YOUR INSTRUCTIONS — Give back only the lines in the records below from the one with "Cell at the root of the clock tree - clkbuf_4" to the one with "AOI/OAI and AO/OA: 7 / 7 / 0.186", both inclusive, word for word.

▼

`config.mk`:
```
export PLATFORM = sky130hd
export DESIGN_NAME = mec_ctrl
export DESIGN_NICKNAME = d
export VERILOG_FILES = /design/src/sv/mec_pkg.sv /design/src/sv/mec_ctrl.sv
export SDC_FILE = /design/constraint.sdc
export NUM_CORES = 1
export LEC_CHECK = 0
export ABC_AREA = 0
export BUFFER_PORTS_ARGS = -buffer_cell sky130_fd_sc_hd__buf_2
export CORE_AREA = 2 2 39 41
export DETAILED_ROUTE_END_ITERATION = 10
export DIE_AREA = 0 0 41 43
export SYNTH_ARGS = -nofsm -noshare
export SYNTH_HDL_FRONTEND = slang
export SYNTH_SLANG_ARGS = --single-unit
```
`constraint.sdc`:
```
create_clock -name clk -period 1.9 [get_ports clk]
set_clock_uncertainty 0.05 [all_clocks]
set_input_delay 0.285 -clock clk [delete_from_list [all_inputs] [get_ports clk]]
set_output_delay 0.285 -clock clk [all_outputs]
set_load 0.02 [all_outputs]
```
`src/sv/mec_pkg.sv`:
```
// ----------------------------------------------------------------------------
// mec_pkg
// Shared types and constants for the escape-time counter.
// ----------------------------------------------------------------------------
package mec_pkg;

  localparam int CFG_IDX_W = 3;
  localparam int OPND_W    = 33;
  localparam int PROD_W    = 66;

  typedef enum logic [CFG_IDX_W-1:0] {
    CFG_LIMIT  = 3'd0,
    CFG_SCALE  = 3'd1,
    CFG_OFF_RE = 3'd2,
    CFG_OFF_IM = 3'd3,
    CFG_W_RCP  = 3'd4,
    CFG_H_RCP  = 3'd5,
    CFG_ASPECT = 3'd6
  } cfg_idx_t;

  typedef struct packed {
    logic signed [31:0] scale;
    logic signed [31:0] off_re;
    logic signed [31:0] off_im;
    logic        [31:0] w_rcp;
    logic        [31:0] h_rcp;
    logic        [30:0] aspect;
  } cfg_t;

  typedef enum logic [3:0] {
    DP_NOP,
    DP_LOAD,
    DP_MAP_A,
    DP_MAP_B,
    DP_MAP_C,
    DP_MAP_D,
    DP_MAP_E,
    DP_MAP_F,
    DP_MUL,
    DP_UPD
  } dp_op_t;

  typedef struct packed {
    dp_op_t op;
  } dp_cmd_t;

  typedef struct packed {
    logic stop;
  } dp_stat_t;

  typedef enum logic [3:0] {
    ST_IDLE,
    ST_MAP_A,
    ST_MAP_B,
    ST_MAP_C,
    ST_MAP_D,
    ST_MAP_E,
    ST_MAP_F,
    ST_MUL,
    ST_UPD
  } state_t;

endpackage

```
`src/sv/mec_ctrl.sv`:
```
// ----------------------------------------------------------------------------
// mec_ctrl
// Controller: sequences the mapping steps and the multiply/update loop.
// ----------------------------------------------------------------------------
module mec_ctrl import mec_pkg::*; (
  input  logic     clk,
  input  logic     rst_n,
  input  logic     start,
  output logic     busy,
  output logic     done,
  output dp_cmd_t  cmd,
  input  dp_stat_t stat
);

  state_t state_r, state_nxt;
  logic   done_r, done_nxt;

  always_ff @(posedge clk) begin
    if (!rst_n) begin
      state_r <= ST_IDLE;
      done_r  <= 1'b0;
    end else begin
      state_r <= state_nxt;
      done_r  <= done_nxt;
    end
  end

  always_comb begin
    state_nxt = state_r;
    done_nxt  = 1'b0;
    cmd.op    = DP_NOP;
    unique case (state_r)
      ST_IDLE: begin
        if (start) begin
          cmd.op    = DP_LOAD;
          state_nxt = ST_MAP_A;
        end
      end
      ST_MAP_A: begin cmd.op = DP_MAP_A; state_nxt = ST_MAP_B; end
      ST_MAP_B: begin cmd.op = DP_MAP_B; state_nxt = ST_MAP_C; end
      ST_MAP_C: begin cmd.op = DP_MAP_C; state_nxt = ST_MAP_D; end
      ST_MAP_D: begin cmd.op = DP_MAP_D; state_nxt = ST_MAP_E; end
      ST_MAP_E: begin cmd.op = DP_MAP_E; state_nxt = ST_MAP_F; end
      ST_MAP_F: begin cmd.op = DP_MAP_F; state_nxt = ST_MUL;   end
      ST_MUL:   begin cmd.op = DP_MUL;   state_nxt = ST_UPD;   end
      ST_UPD: begin
        cmd.op = DP_UPD;
        if (stat.stop) begin
          done_nxt  = 1'b1;
          state_nxt = ST_IDLE;
        end else begin
          state_nxt = ST_MUL;
        end
      end
      default: state_nxt = ST_IDLE;
    endcase
  end

  assign busy = (state_r != ST_IDLE);
  assign done = done_r;

endmodule

```
# Word-level counts from Yosys, hierarchy flattened

Index checks and enable logic that the tools add are counted.
Widths: inputs -> output; s select.

Muxes and demuxes: 6
Equality and inequality tests: 9
Reduce and logical (&&, ||, !) cells: 3

Operators with widths:

| cell               | number |
|---|---|
| $pmux 4 s9         | 2 |
| $eq 4x3->1 const B | 4 |
| $eq 4x2->1 const B | 2 |
| $eq 4x1->1 const B | 1 |
| $eq 4x4->1 const B | 1 |
| $logic_not 4->1    | 1 |
| $mux 4             | 1 |
| $reduce_bool 4->1  | 1 |
| $mux 3             | 1 |
| $mux 1             | 2 |
| $ne 2x2->1 const B | 1 |
| $reduce_and 2->1   | 1 |

Register bits after elaboration: 5
Input port bits: 4

# Longest topological paths before layout

Word-level depth: 2
Gate-level depth with buffers: 4
Depth with buffers taken out: 3

# Worst setup path before layout

No wires, ideal clock.

Kind: register to output
Start point: register state_r[1]
End point: output cmd[0] (netlist name)
Data required time: 1.565 ns
Cell stages (with the launch flop): 4
Arrival time: 1.063 ns
Path slack: 0.502 ns
Path buffers: 1
Cells stage by stage: dfxtp_1 -> buf_2 -> o21a_1 -> nor3_1

RTL lines:

| what                   | line           | source |
|---|---|---|
| from (decl)            | mec_ctrl.sv:15 | `state_t state_r, state_nxt;` |
| from (signal assigned) | mec_ctrl.sv:23 | `state_r <= state_nxt;` |
| to (decl)              | mec_ctrl.sv:11 | `output dp_cmd_t cmd,` |

==> out/summary.txt <==
Cells traversed along the worst timing path - nor4b_2, a31o_2, buf_2
Multi-input logic area - 165 um2
Number of top-level pins - 10
Worst endpoint required time - 1.56 ns
Syn avg cell area - 8.95 um2
Classification of the worst-slack hold path - in2reg
Pins over their slew limit - 0
Top cell type's share of synthesized area - 0.339
Post-CTS setup repair buffer count - 0
Worst Path Max Fanout - 10
Clk pin slew, worst setup/hold paths - 0.04 ns
Maximum number of pins on one net before global-route repair - 12
Number of synthesized flops with an enable pin - 0
Detailed Routing Iterations Pass 1 - 2
FMAX - 583 MHz
Run status - finished, final reports clean
Starting utilization of the core area - 0.213
Classification of the worst setup path - reg2out
Share of async-settable or async-resettable flops after synthesis - 0
Most common library cell in the layout ignoring fill and taps - buf_2
Average routed wire per standard cell - 10.9 um
Worst Path Buf+Inv - 1
Layout-stage area growth over the synthesis result - 23.3%
Power density over the cells - 835 nW/um2
Least-Margin Pin Slew - 0.381 ns
Synth warn - 0
Leak Pwr - 0.183 nW
Dominant cell type by area after synthesis - dfxtp_1
Final setup violation count - 0
Leading cell types in the layout, fill and taps excluded - 9 x buf_2, 5 x dfxtp_1, 3 x clkbuf_4
Violation count after the first detailed-route iteration - 6
Number of hold buffers added after cts - 0
Crit path time final - 1.72 ns
Final core occ - 0.263
First-pass GRT wire length - 1010 um
Number of endpoints with negative hold slack in the final report - 0
Post-CTS Resized - 0
DRC errors left - 0
Number of distinct library cells after synthesis - 24
Final WL - 630 um
Num rows - 14
Largest stage delay on the critical path - 0.48 ns
Ys flop type - dfxtp_1
Final antenna diode count - 0
Cell with the biggest individual delay on the critical path - dfxtp_1
Cell type group with the largest total delay on the critical path - flip-flops
Gp weighted congestion - 0.774
CTS Sinks - 5
Maximum resistive drop on vdd - 0.000402 V
CP startpoint kind - flop
Post-Synthesis Net Count - 37
Area of the core region - 1380 um2
Leftover overflow at the end of global routing - 0
Die height - 43 um
Vias - 259
All-Layer GR Usage - 0.0914
Number of maximum-capacitance constraint violations - 0
Clock Latency Late Sink - 0.24 ns
Ratio of cells with drive above 1 in the final layout - 0.381
Input/output buffers - 9
Number of standard cells after synthesis - 33
Slew HR - 0.746
Number of nets in the final layout - 47
Width of the die - 41 um
Initial antenna violation count - 0
Final cycle utilization of the critical path - 0.903
Post-synth design cell area - 295 um2
Floorplan die area - 1760 um2
CTS tree - yes
WP data arrival - 1.38 ns
Number of H-tree levels - 1
Setup repair after global routing missed its margin - no
Synth area leaders - dfxtp_1 34%, nand2b_1 4.2%, o211ai_2 4.2%
Number of global-route vias before repair - 223
Register bit total from synthesis - 5
Fraction of the yosys area taken by sequential cells - 0.339
Sequential standard cell area - 100 um2
Clock buffer count from CTS - 3
Number of buffers on the longest clock path - 2
Cell at the root of the clock tree - clkbuf_4
Sort of element at the end of the critical path - primary output
Setup TNS - 0 ns
Vias per cell - 4.47
Post-detailed-route count of antenna-violating nets - 0
Fillers - 156
[area by class of cell]
type,instances,area share
multi-input combinational,22,0.454
inverter,2,0.0206
clock buffer,4,0.0722
sequential,5,0.275
timing repair buffer,9,0.124
tap,16,0.0550
[stage by stage]
stage               total power, W  hold WS, ns  cell area, um2  std cells  worst slack [ns]
detailed placement        0.000184        0.542             332         54             0.328
global placement          0.000184        0.534             332         54             0.385
CTS                       0.000310        0.290             358         58            0.0602
global route              0.000325        0.283             364         58            0.0653
floorplan                 0.000169        0.381             295         33             0.502
finish                    0.000304        0.288             364         58             0.184
[kinds of logic (layout without fill, tap and decap cells)]
kind of cell / count (synthesis) / count (layout) / synth area share
and+or+nand+nor: 13 / 13 / 0.288
AOI/OAI and AO/OA: 7 / 7 / 0.186
buffers and inverters: 6 / 15 / 0.123
DFF: 5 / 5 / 0.339
xor gates and xnor gates: 1 / 1 / 0.0297
muxes: 1 / 1 / 0.0339
[metal layers]
| layer | wire [um] | share of wire | track usage | vias up |
|---|---|---|---|---|
| met3 | 36 | 0.057 | 0.0628 | 0 |
| met1 | 277 | 0.44 | 0.106 | 118 |
| met4 | 0 | 0 | 0.0400 | 0 |
| met5 | 0 | 0 | 0 | - |
| met2 | 316 | 0.50 | 0.125 | 6 |
| li1 | - | - | - | 135 |
[Yosys cell counts, types with 2 or more instances]
cell and count:
dfxtp_1 5, a21oi_1 2, buf_2 2, inv_1 2
nand2b_1 2, nor3_1 2
[sequential cells by signal, summed over array words and instances, names as in the netlist]
| signal | count |
|---|---|
| state_r | 4 |
| done | 1 |
[path summary, 6_finish.rpt]
path / startpoint / endpoint / slack, ns / cells after the start
max reg2reg: state_r[2]$_SDFFE_PN0P_ / state_r[0]$_SDFFE_PN0P_ / 0.50 / 3
min: stat / done$_SDFF_PN0_ / 0.29 / 2
min reg2reg: state_r[0]$_SDFFE_PN0P_ / state_r[3]$_SDFFE_PN0P_ / 0.60 / 1
max: state_r[3]$_SDFFE_PN0P_ / cmd[3] / 0.18 / 3
[power breakdown]
| part | total [W] | internal (W) | switching [W] | leakage (nW) |
|---|---|---|---|---|
| Sequential | 0.000124 | 0.000110 | 0.0000141 | 0.0407 |
| Combinational | 0.0000583 | 0.0000251 | 0.0000332 | 0.128 |
| Clock | 0.000121 | 0.0000793 | 0.0000421 | 0.0150 |
[worst reg2reg max path: stages (launching register included)]
cell      delay (ns)
dfxtp_1         0.38
or4_4           0.56
o211ai_2        0.20
nor3_1          0.08
No activity file was read; power rests on OpenSTA's default activity.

▲

WRITTEN RESPONSE —
Cell at the root of the clock tree - clkbuf_4
Sort of element at the end of the critical path - primary output
Setup TNS - 0 ns
Vias per cell - 4.47
Post-detailed-route count of antenna-violating nets - 0
Fillers - 156
[area by class of cell]
type,instances,area share
multi-input combinational,22,0.454
inverter,2,0.0206
clock buffer,4,0.0722
sequential,5,0.275
timing repair buffer,9,0.124
tap,16,0.0550
[stage by stage]
stage               total power, W  hold WS, ns  cell area, um2  std cells  worst slack [ns]
detailed placement        0.000184        0.542             332         54             0.328
global placement          0.000184        0.534             332         54             0.385
CTS                       0.000310        0.290             358         58            0.0602
global route              0.000325        0.283             364         58            0.0653
floorplan                 0.000169        0.381             295         33             0.502
finish                    0.000304        0.288             364         58             0.184
[kinds of logic (layout without fill, tap and decap cells)]
kind of cell / count (synthesis) / count (layout) / synth area share
and+or+nand+nor: 13 / 13 / 0.288
AOI/OAI and AO/OA: 7 / 7 / 0.186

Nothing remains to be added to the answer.